### src/rtl/prcfg_pkg.sv
package prcfg_pkg;
  localparam int STAT_W    = 19;
  localparam int MODE_LSB  = 16;
  localparam int NCFG_BIT  = 12;
  localparam int PRERR_BIT = 11;
  localparam int PRDON_BIT = 10;
  localparam int PRRDY_BIT = 9;
  localparam int CDONE_BIT = 6;
  localparam int NSTAT_BIT = 4;
  localparam int UMODE_BIT = 2;

  typedef enum logic [1:0] {
    RES_OK      = 2'd0,
    RES_INVAL   = 2'd1,
    RES_TIMEOUT = 2'd2
  } res_e;

  typedef enum logic [4:0] {
    S_IDLE, S_CHECK, S_PATH_ON, S_OVR_ON, S_F1_GO, S_F1_WAIT,
    S_F2_GO, S_F2_WAIT, S_WREADY, S_STREAM, S_WDONE, S_DROP,
    S_F3_GO, S_F3_WAIT, S_CS_OFF, S_OVR_OFF, S_FINAL
  } seq_e;
endpackage

### src/rtl/prcfg_burst.sv
module prcfg_burst #(
  parameter int CNT_W = 12
) (
  input  logic             clk,
  input  logic             rst,
  input  logic             go_i,
  input  logic [CNT_W-1:0] cnt_i,
  input  logic             ack_i,
  output logic             req_o,
  output logic [CNT_W-1:0] cnt_o,
  output logic             fin_o
);
  always_ff @(posedge clk) begin
    if (rst) begin
      req_o <= 1'b0;
      cnt_o <= '0;
      fin_o <= 1'b0;
    end else begin
      fin_o <= 1'b0;
      if (go_i) begin
        req_o <= 1'b1;
        cnt_o <= cnt_i;
      end else if (req_o && ack_i) begin
        req_o <= 1'b0;
        fin_o <= 1'b1;
      end
    end
  end

  // a pending request and its count stay put until acknowledged
  assert_req_hold_R4: assert property (@(posedge clk) disable iff (rst)
    (req_o && !ack_i && !go_i) |=> (req_o && $stable(cnt_o)));
endmodule

### src/rtl/prcfg_poll.sv
module prcfg_poll
  import prcfg_pkg::*;
#(
  parameter int TRIES = 10
) (
  input  logic       clk,
  input  logic       rst,
  input  logic       go_i,
  input  logic       err_i,
  input  logic       hit_i,
  output logic       fin_o,
  output logic [1:0] code_o
);
  localparam int CW = $clog2(TRIES + 1);

  logic          active;
  logic [CW-1:0] tries_q;

  always_ff @(posedge clk) begin
    if (rst) begin
      active  <= 1'b0;
      tries_q <= '0;
      fin_o   <= 1'b0;
      code_o  <= RES_OK;
    end else begin
      fin_o <= 1'b0;
      if (go_i) begin
        active  <= 1'b1;
        tries_q <= '0;
      end else if (active) begin
        if (err_i) begin
          active <= 1'b0;
          fin_o  <= 1'b1;
          code_o <= RES_INVAL;
        end else if (hit_i) begin
          active <= 1'b0;
          fin_o  <= 1'b1;
          code_o <= RES_OK;
        end else if (tries_q == CW'(TRIES - 1)) begin
          active <= 1'b0;
          fin_o  <= 1'b1;
          code_o <= RES_TIMEOUT;
        end else begin
          tries_q <= tries_q + 1'b1;
        end
      end
    end
  end

  // never more samples than the try limit
  assert_poll_bound_R5: assert property (@(posedge clk) disable iff (rst)
    active |-> (tries_q < CW'(TRIES)));
  // error flag wins over the awaited flag
  assert_err_first_R7: assert property (@(posedge clk) disable iff (rst)
    (active && !go_i && err_i) |=> (fin_o && code_o == RES_INVAL));
endmodule

### src/rtl/prcfg_sequencer.sv
module prcfg_sequencer
  import prcfg_pkg::*;
#(
  parameter int POLL_TRIES = 10,
  parameter int CNT_W      = 12,
  parameter int FLUSH_CLKS = 256,
  parameter int PREP_CLKS  = 2047
) (
  input  logic              clk,
  input  logic              rst,
  input  logic              start_i,
  input  logic              full_cfg_i,
  input  logic              img_end_i,
  input  logic [18:0]       stat_i,
  input  logic              burst_ack_i,
  output logic              burst_req_o,
  output logic [CNT_W-1:0]  burst_cnt_o,
  output logic              cs_n_o,
  output logic              path_en_o,
  output logic              ovr_en_o,
  output logic              pr_req_o,
  output logic              stream_en_o,
  output logic              done_o,
  output logic [1:0]        result_o
);
  seq_e       state_q;
  logic [1:0] err_q;

  logic             burst_go, burst_fin;
  logic [CNT_W-1:0] burst_cnt;
  logic             poll_go, poll_fin, poll_hit;
  logic [1:0]       poll_code;

  logic [2:0] mode;
  logic       setup_ok, health_ok;

  assign mode      = stat_i[MODE_LSB+2:MODE_LSB];
  assign setup_ok  = !full_cfg_i && (mode <= 3'd1) &&
                     stat_i[NCFG_BIT] && stat_i[NSTAT_BIT];
  assign health_ok = stat_i[UMODE_BIT] && stat_i[CDONE_BIT] && stat_i[NSTAT_BIT];

  assign burst_go  = (state_q == S_F1_GO) || (state_q == S_F2_GO) ||
                     (state_q == S_F3_GO);
  assign burst_cnt = (state_q == S_F2_GO) ? CNT_W'(PREP_CLKS) : CNT_W'(FLUSH_CLKS);
  assign poll_go   = ((state_q == S_F2_WAIT) && burst_fin) ||
                     ((state_q == S_STREAM) && img_end_i);
  assign poll_hit  = (state_q == S_WDONE) ? stat_i[PRDON_BIT] : stat_i[PRRDY_BIT];

  prcfg_burst #(.CNT_W(CNT_W)) burst_i (
    .clk(clk), .rst(rst), .go_i(burst_go), .cnt_i(burst_cnt),
    .ack_i(burst_ack_i), .req_o(burst_req_o), .cnt_o(burst_cnt_o),
    .fin_o(burst_fin)
  );

  prcfg_poll #(.TRIES(POLL_TRIES)) poll_i (
    .clk(clk), .rst(rst), .go_i(poll_go), .err_i(stat_i[PRERR_BIT]),
    .hit_i(poll_hit), .fin_o(poll_fin), .code_o(poll_code)
  );

  always_ff @(posedge clk) begin
    if (rst) begin
      state_q     <= S_IDLE;
      err_q       <= RES_OK;
      cs_n_o      <= 1'b1;
      path_en_o   <= 1'b0;
      ovr_en_o    <= 1'b0;
      pr_req_o    <= 1'b0;
      stream_en_o <= 1'b0;
      done_o      <= 1'b0;
      result_o    <= RES_OK;
    end else begin
      done_o <= 1'b0;
      unique case (state_q)
        S_IDLE:    if (start_i) state_q <= S_CHECK;
        S_CHECK: begin
          err_q <= RES_OK;
          if (setup_ok) begin
            cs_n_o  <= 1'b0;
            state_q <= S_PATH_ON;
          end else begin
            result_o <= RES_INVAL;
            done_o   <= 1'b1;
            state_q  <= S_IDLE;
          end
        end
        S_PATH_ON: begin path_en_o <= 1'b1; state_q <= S_OVR_ON; end
        S_OVR_ON:  begin ovr_en_o  <= 1'b1; state_q <= S_F1_GO;  end
        S_F1_GO:   state_q <= S_F1_WAIT;
        S_F1_WAIT: if (burst_fin) begin pr_req_o <= 1'b1; state_q <= S_F2_GO; end
        S_F2_GO:   state_q <= S_F2_WAIT;
        S_F2_WAIT: if (burst_fin) state_q <= S_WREADY;
        S_WREADY: if (poll_fin) begin
          if (poll_code == RES_OK) begin
            stream_en_o <= 1'b1;
            state_q     <= S_STREAM;
          end else begin
            err_q   <= poll_code;
            state_q <= S_DROP;
          end
        end
        S_STREAM: if (img_end_i) begin stream_en_o <= 1'b0; state_q <= S_WDONE; end
        S_WDONE:  if (poll_fin) begin err_q <= poll_code; state_q <= S_DROP; end
        S_DROP:    begin pr_req_o <= 1'b0; state_q <= S_F3_GO; end
        S_F3_GO:   state_q <= S_F3_WAIT;
        S_F3_WAIT: if (burst_fin) begin path_en_o <= 1'b0; state_q <= S_CS_OFF; end
        S_CS_OFF:  begin cs_n_o   <= 1'b1; state_q <= S_OVR_OFF; end
        S_OVR_OFF: begin ovr_en_o <= 1'b0; state_q <= S_FINAL;   end
        S_FINAL: begin
          if (err_q != RES_OK) result_o <= err_q;
          else                 result_o <= health_ok ? RES_OK : RES_TIMEOUT;
          done_o  <= 1'b1;
          state_q <= S_IDLE;
        end
        default: state_q <= S_IDLE;
      endcase
    end
  end

  // PR request only with the whole path brought up
  assert_prreq_path_R4: assert property (@(posedge clk) disable iff (rst)
    pr_req_o |-> (!cs_n_o && path_en_o && ovr_en_o));
  // streaming window lies inside the PR request
  assert_stream_in_req_R6: assert property (@(posedge clk) disable iff (rst)
    stream_en_o |-> pr_req_o);
  // done is a single-cycle pulse
  assert_done_pulse_R10: assert property (@(posedge clk) disable iff (rst)
    done_o |=> !done_o);
  // idle means every control output released
  assert_idle_quiet_R10: assert property (@(posedge clk) disable iff (rst)
    (state_q == S_IDLE) |-> (cs_n_o && !path_en_o && !ovr_en_o && !pr_req_o &&
                             !stream_en_o && !burst_req_o));
  // a bad mode field rejects with result 1 and leaves chip-select high
  assert_bad_mode_R1: assert property (@(posedge clk) disable iff (rst)
    (state_q == S_CHECK && mode > 3'd1) |=> (done_o && result_o == RES_INVAL && cs_n_o));
  // a run is only entered from idle
  assert_no_restart_R11: assert property (@(posedge clk) disable iff (rst)
    (state_q != S_IDLE) |=> (state_q != S_CHECK));
endmodule

### config.mk
export PLATFORM = sky130hd
export DESIGN_NAME = prcfg_sequencer
export DESIGN_NICKNAME = d
export VERILOG_FILES = /design/src/rtl/prcfg_pkg.sv /design/src/rtl/prcfg_burst.sv /design/src/rtl/prcfg_poll.sv /design/src/rtl/prcfg_sequencer.sv
export SDC_FILE = /design/constraint.sdc
export NUM_CORES = 1
export LEC_CHECK = 0
export BUFFER_PORTS_ARGS = -buffer_cell sky130_fd_sc_hd__buf_2
export CAP_MARGIN = 20
export CORE_UTILIZATION = 50
export DETAILED_ROUTE_END_ITERATION = 6
export PLACE_DENSITY = 0.75
export SLEW_MARGIN = 0
export SYNTH_ARGS = -nofsm -noshare
export SYNTH_HDL_FRONTEND = slang
export SYNTH_SLANG_ARGS = --single-unit
export TNS_END_PERCENT = 10
### constraint.sdc
create_clock -name clk -period 5.7 [get_ports clk]
set_clock_uncertainty 0.05 [all_clocks]
set_input_delay 1.14 -clock clk [delete_from_list [all_inputs] [get_ports clk]]
set_output_delay 1.14 -clock clk [all_outputs]
set_load 0.05 [all_outputs]
==> flow_summary_export.csv <==
group,metric,value,unit
critical_path,slowest_stage,"dfxtp_1",
placement,placedCellCount,215,
power_and_ir_drop,p_comb_share,11.1,%
synth,yosys_most_used_dff,"dfxtp_1",
cts,cts_num_sinks,27,
sta,finalHoldViolCount,0,
cts,clock_latency,0.33,ns
die,core_area,2570,sq um
sta,max_slew_margin,60.5,%
detailed_routing,wirelength,3.07,mm
detailed_routing,drc_errors,0,
placement,place_ws,3.21,ns
cells_and_area,final.fill_count,246,
power_and_ir_drop,power_frac_seq,62.3,%
critical_path,setup.worst_path.class,"reg2out",
sta,fmax,436,MHz
synth,synthDistinctLibCells,42,
critical_path,critical_path.max_stage_delay,0.48,ns
placement,io_buffers,34,
synth,synth_warnings,0,
sta,final-setup-viol-count,0,
placement,globalplace.congestion,0.881,
detailed_routing,drt_pass1_iterations,4,
sta,setup_tns,0,ns
global_routing,grt_overflow,0,
sta,fin_ws,3.40,ns
power_and_ir_drop,pwr-share-clk,26.6,%
sta,rsz0062_at_grt,"false",
detailed_routing,vias,1306,
critical_path,worst-path-buf-inv,1,
detailed_routing,vias_per_cell,5.96,
sta,final-max-slew-violation-count,0,
synth,yosys_register_bits,27,
die,die_w,54.9,um
die,ios,46,
power_and_ir_drop,p_int,229,uW
die,die_area,3010,sq um
power_and_ir_drop,leakage,0.000598,uW
sta,tightest_slew,0.591,ns
power_and_ir_drop,vdd_ir_drop_max,0.000167,V
critical_path,worstPathArrival,1.11,ns
detailed_routing,wire_per_inst,14.0,um
sta,period_share,40.3,%
cells_and_area,antenna_cells,0,
critical_path,start_kind,"register",
synth,netlist_area,1400,sq um
cells_and_area,fin_cells,219,
cts,post_cts_buffers,0,
global_routing,grt_max_degree,21,
hold_path,min_path_type,"reg2reg",
synth,syn_nets,196,
cts,post_cts_resized,0,
cells_and_area,layout-drive-gt1-share,24.3,%
critical_path,worst-r2r-setup-slack,3.46,ns
detailed_routing,ant_nets,0,
die,start_util,54.4,%
global_routing,antenna_found_initial,0,
sta,period_needed,2.30,ns
global_routing,gr-usage-all-layers,22.3,%
die,die_y,54.9,um
power_and_ir_drop,p_switching,84.3,uW
power_and_ir_drop,switching_share,26.9,%
cells_and_area,layout.nets,217,
cells_and_area,area_growth,9.04,%
hold_path,min_from,"burst_i.cnt_o[8]$_SDFFE_PP0P_",
cts,clk_path_buf_depth,2,
global_routing,grt_pass1_vias,1119,
cts,h-tree-depth,1,
synth,synth.avg_cell_area,8.27,sq um
critical_path,worst_setup_path_end_kind,"primary output",
critical_path,critPathMaxFanout,11,
synth,ys_async_sr_fraction,0,%
critical_path,critPathTopFamily,"flip-flops",
die,num_rows,18,
power_and_ir_drop,pwr_density_cell,205,nW/um^2
critical_path,r2r-start,"state_q[0]$_SDFFE_PP0P_",
detailed_routing,drt_iter0_markers,35,
critical_path,crit_required,4.51,ns
sta,hold_ws,0.413,ns
cts,cts_buffers,3,
critical_path,critPathLaunch,"burst_i.cnt_o[9]$_SDFFE_PP0P_",
synth,synth_cells,169,
status,status,"finished, final reports clean",
critical_path,crit_chain,"buf_2",
synth,ys_seq_area_share,38.7,%
cts,ctsHoldBuffers,0,
flow_run,cap_viol_max_count,0,
global_routing,grt_pass1_wl,4.77,mm
cts,path_clk_slew,0.15,ns
cts,cts_root_buf,"clkbuf_4",
placement,place_hpwl,2.28,mm
cts,cts_tree,"done",
synth,synth_enable_flop_cells,0,
==> kinds of logic after synthesis <==
| group | after synthesis | synth area share [%] |
|---|---|---|
| buf+inv | 25 | 9.67 |
| xor+xnor | 3 | 1.88 |
| simple gates | 66 | 25.8 |
| compound gates | 45 | 21.9 |
| fa+ha+maj | 2 | 1.79 |
| other cells | 1 | 0.268 |
| flops | 27 | 38.7 |
==> worst reg2reg max path: cells and delay by family, from the launching register on <==
family	cells	cell delay (ns)
compound gates	2	0.61
simple gates	3	0.84
flops	1	0.65
==> Yosys cell counts (2+ instances only) <==
library cell  count  area, sq um
a211oi_1          2         15.0
a21oi_1          11         55.1
a311oi_1          2         17.5
a31oi_1           9         56.3
and4_1            2         17.5
buf_4            11         82.6
clkbuf_1          6         22.5
dfxtp_1          27          541
ha_1              2         25.0
inv_1             7         26.3
nand2_1          14         52.6
nand2b_1          3         18.8
nand3_1           5         25.0
nand4_1           4         25.0
nand4b_1          2         17.5
nor2_1           12         45.0
nor2b_1           4         25.0
nor3_1            7         35.0
nor4_1            2         12.5
o211ai_1          3         22.5
o21ai_0           8         40.0
o22ai_1           2         12.5
or3_1             3         18.8
xor2_1            3         26.3
==> per-layer routing <==
metal / vias to the layer above / track usage (%) / part of all wire, % / routed length [um]
li1: 644 / - / - / -
met1: 610 / 27.3 / 46 / 1410
met2: 46 / 35.9 / 47 / 1450
met3: 6 / 3.33 / 4.6 / 141
met4: 0 / 14.1 / 2.3 / 70
met5: - / 0 / 0 / 0
==> final timing paths <==
kind / to / depth (start not counted)
max: burst_cnt_o[10] / 1
min: burst_i.cnt_o[8]$_SDFFE_PP0P_ / 2
max reg2reg: state_q[1]$_SDFFE_PP0P_ / 5
min reg2reg: burst_i.cnt_o[8]$_SDFFE_PP0P_ / 2
==> stage by stage <==
| step | power [uW] | util, % | instance area (sq um) |
|---|---|---|---|
| 2_1_floorplan | 223 | - | 1400 |
| 3_3_place_gp | 233 | 58.3 | 1500 |
| 3_5_place_dp | 234 | 58.3 | 1500 |
| 4_1_cts | 317 | 59.4 | 1520 |
| 5_1_grt | 326 | 59.4 | 1520 |
| 6_report | 313 | 59.4 | 1520 |
==> state kept, by name (all words and copies together) (netlist names), 2 cells and up <==
signal          cells
state_q             5
burst_i.cnt_o       2
result_o            2
err_q               2
poll_i.code_o       2
poll_i.tries_q      4
==> power groups by stage <==
stage	Clock (uW)	Sequential (uW)	Combinational [uW]
after floorplan	0	204	18.5
after global placement	0	199	33.6
after detailed placement	0	199	34.6
after CTS	86.9	195	34.8
after global routing	92.8	196	37.8
final	83.3	195	34.8
==> cell usage in the layout, fill, tap and decap left out, types with 2 or more instances in the layout <==
| cell type | netlist | layout |
|---|---|---|
| nor2_1 | 12 | 12 |
| nor2b_1 | 4 | 4 |
| inv_1 | 7 | 7 |
| nand2_1 | 14 | 14 |
| o21ai_0 | 8 | 8 |
| a21oi_1 | 11 | 11 |
| a311oi_1 | 2 | 2 |
| a31oi_1 | 9 | 9 |
| buf_2 | 0 | 34 |
| nand4b_1 | 2 | 2 |
| nor3_1 | 7 | 7 |
| nand4_1 | 4 | 4 |
| o22ai_1 | 2 | 2 |
| nor4_1 | 2 | 2 |
| o211ai_1 | 3 | 3 |
| clkbuf_4 | 0 | 3 |
| or3_1 | 3 | 3 |
| a211oi_1 | 2 | 2 |
| dfxtp_1 | 27 | 27 |
| xor2_1 | 3 | 3 |
| nand3_1 | 5 | 5 |
| nand2b_1 | 3 | 3 |
| and4_1 | 2 | 2 |
| ha_1 | 2 | 2 |
==> final cells by class <==
type | count | area [sq um] | area share (%)
inverters | 7 | 26.3 | 1.72
repair buffers | 34 | 170 | 11.2
flip-flops and latches | 27 | 541 | 35.5
multi-input cells | 117 | 722 | 47.4
clock inverters | 1 | 5.00 | 0.328
well taps | 30 | 37.5 | 2.46
clock buffers | 3 | 22.5 | 1.48
(Power assumes the default switching activity.)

---------------

■ **EXERCISE**:
Looking at the data above, return every line from the one with "stage by stage" down to the one with "power groups by", exactly and inclusively.

■ **COMPLETED EXERCISE**:
==> stage by stage <==
| step | power [uW] | util, % | instance area (sq um) |
|---|---|---|---|
| 2_1_floorplan | 223 | - | 1400 |
| 3_3_place_gp | 233 | 58.3 | 1500 |
| 3_5_place_dp | 234 | 58.3 | 1500 |
| 4_1_cts | 317 | 59.4 | 1520 |
| 5_1_grt | 326 | 59.4 | 1520 |
| 6_report | 313 | 59.4 | 1520 |
==> state kept, by name (all words and copies together) (netlist names), 2 cells and up <==
signal          cells
state_q             5
burst_i.cnt_o       2
result_o            2
err_q               2
poll_i.code_o       2
poll_i.tries_q      4
==> power groups by stage <==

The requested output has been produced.